I have four hosting providers that I work with now that resell my service, and two of those are current Declude customers. One tells me that he picks up customers because other customers tell their friends to come to his service because they have MailPure. Many of these guys are technically capable of doing better on their own, but they got into the business to host and or design Web sites and not to deal with spam and viruses just like me, and it is not easy to turn a profit from an expensive ancillary service offering without making a major change in focus (or skipping all of that and partnering with someone like me).

CommTouch has zero possibility of generating revenue for businesses like my own even though I profit from offering the service unlike most service providers. This is why a revenue share with Declude is out of the question. The suggestions are that CommTouch will make experts out of novices in this game and allow some to become spam blocking businesses by simply adding better detection, but spam blocking businesses don't come packaged for people to plug-n-play. For most, spam and virus blocking will remain a cost center. Approaching this market with a revenue share licensing for a software add-on is overwhelming evidence of not understanding the market.

With that said, as an add-on in the same regard as things like Sniffer, CommTouch might be a good solution (if it performs well) for those that can pay the $195/year, however it still irks me that after two years and lots of promises, these things are being added at an extra expense and not available to people like me under reasonable terms.

Matt





Paul Navarre wrote:

***
Question to thoes that are saying that spam/virus protestion is a lost
leader/not a revenue builder.

If it does not generate revenue then why don't you stop offering spam/virus
protection?
***

Is this a serious question?

If you don't offer spam and virus filtering, you won't have any customers.
In most markets the local competition offers it for free. The national
competition certainly does (yahoo, google, earthlink etc).

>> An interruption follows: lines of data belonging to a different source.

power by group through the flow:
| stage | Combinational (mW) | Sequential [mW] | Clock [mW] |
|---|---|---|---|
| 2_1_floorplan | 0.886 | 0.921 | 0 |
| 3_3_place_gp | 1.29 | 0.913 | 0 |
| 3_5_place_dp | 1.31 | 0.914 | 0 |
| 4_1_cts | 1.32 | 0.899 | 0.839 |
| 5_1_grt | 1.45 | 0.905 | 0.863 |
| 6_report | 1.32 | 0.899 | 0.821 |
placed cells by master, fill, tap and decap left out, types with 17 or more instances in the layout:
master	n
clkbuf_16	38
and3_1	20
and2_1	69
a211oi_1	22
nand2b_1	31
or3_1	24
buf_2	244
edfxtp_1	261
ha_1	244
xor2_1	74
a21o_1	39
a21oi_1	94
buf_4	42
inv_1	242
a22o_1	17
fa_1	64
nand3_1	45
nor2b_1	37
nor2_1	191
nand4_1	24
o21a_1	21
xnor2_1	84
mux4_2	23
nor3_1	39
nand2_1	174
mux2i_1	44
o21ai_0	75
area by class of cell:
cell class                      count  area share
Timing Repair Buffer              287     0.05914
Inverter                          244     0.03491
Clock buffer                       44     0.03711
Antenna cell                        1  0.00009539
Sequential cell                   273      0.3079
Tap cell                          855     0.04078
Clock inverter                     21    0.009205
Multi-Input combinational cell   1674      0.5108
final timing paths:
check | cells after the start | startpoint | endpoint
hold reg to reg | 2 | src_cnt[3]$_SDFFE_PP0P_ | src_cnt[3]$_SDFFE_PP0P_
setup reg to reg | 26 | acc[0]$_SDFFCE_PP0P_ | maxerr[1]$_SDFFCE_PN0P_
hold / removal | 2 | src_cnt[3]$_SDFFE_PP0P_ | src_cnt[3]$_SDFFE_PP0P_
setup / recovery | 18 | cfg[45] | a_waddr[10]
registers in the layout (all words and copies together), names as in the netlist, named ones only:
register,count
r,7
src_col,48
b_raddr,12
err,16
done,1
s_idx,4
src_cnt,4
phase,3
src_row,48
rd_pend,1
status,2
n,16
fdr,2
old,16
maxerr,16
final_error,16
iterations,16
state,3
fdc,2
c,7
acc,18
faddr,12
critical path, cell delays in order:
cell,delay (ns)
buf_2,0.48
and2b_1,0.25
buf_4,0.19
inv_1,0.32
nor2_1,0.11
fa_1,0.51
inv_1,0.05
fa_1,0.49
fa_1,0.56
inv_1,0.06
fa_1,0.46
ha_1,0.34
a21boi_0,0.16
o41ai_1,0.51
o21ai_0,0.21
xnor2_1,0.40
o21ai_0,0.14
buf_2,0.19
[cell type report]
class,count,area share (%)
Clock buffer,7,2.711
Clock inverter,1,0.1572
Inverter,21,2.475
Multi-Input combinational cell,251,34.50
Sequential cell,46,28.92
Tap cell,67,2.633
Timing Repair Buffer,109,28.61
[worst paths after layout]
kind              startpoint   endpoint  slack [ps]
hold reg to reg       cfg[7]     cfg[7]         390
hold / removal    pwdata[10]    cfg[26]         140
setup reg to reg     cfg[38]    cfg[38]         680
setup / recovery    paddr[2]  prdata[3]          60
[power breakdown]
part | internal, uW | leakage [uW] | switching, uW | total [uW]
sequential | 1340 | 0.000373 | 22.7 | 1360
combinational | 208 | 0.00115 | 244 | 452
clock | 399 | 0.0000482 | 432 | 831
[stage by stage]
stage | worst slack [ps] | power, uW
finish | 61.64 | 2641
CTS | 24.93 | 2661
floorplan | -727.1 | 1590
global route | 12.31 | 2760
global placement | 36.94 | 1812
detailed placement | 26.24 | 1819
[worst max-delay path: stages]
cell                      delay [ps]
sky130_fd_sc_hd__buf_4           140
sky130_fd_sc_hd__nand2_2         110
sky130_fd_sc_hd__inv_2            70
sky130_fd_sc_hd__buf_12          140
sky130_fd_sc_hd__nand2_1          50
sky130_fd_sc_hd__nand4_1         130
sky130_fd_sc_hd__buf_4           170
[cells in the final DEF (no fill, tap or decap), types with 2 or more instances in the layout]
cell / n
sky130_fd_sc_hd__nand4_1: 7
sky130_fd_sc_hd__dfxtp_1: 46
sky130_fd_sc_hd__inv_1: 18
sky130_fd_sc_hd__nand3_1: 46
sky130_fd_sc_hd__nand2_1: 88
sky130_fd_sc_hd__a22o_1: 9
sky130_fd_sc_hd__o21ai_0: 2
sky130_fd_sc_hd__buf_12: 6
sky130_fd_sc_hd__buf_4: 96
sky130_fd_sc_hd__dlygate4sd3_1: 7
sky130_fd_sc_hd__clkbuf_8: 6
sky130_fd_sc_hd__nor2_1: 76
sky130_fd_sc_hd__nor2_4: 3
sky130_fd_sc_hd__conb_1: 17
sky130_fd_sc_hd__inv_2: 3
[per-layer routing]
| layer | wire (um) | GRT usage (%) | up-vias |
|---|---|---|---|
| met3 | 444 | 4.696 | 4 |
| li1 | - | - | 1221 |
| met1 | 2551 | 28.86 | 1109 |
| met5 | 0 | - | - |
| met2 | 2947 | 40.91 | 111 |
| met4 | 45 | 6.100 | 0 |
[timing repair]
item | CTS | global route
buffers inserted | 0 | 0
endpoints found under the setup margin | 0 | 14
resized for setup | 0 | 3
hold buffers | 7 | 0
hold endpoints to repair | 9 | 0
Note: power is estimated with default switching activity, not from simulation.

Many of us are fighting against low-priced inferior competition. The problem
is that the average customer doesn't know that they are inferior. They *do*
know how much they charge, and if they offer spam/virus protection and you
don't it doesn't matter how poor the other guy's service is. They will
leave. Sure, they will find out later how much the other guys suck, but how
much time/effort/money will it cost to get them back? Chances are they'll
try the next cut rate place instead of coming back to us anyway.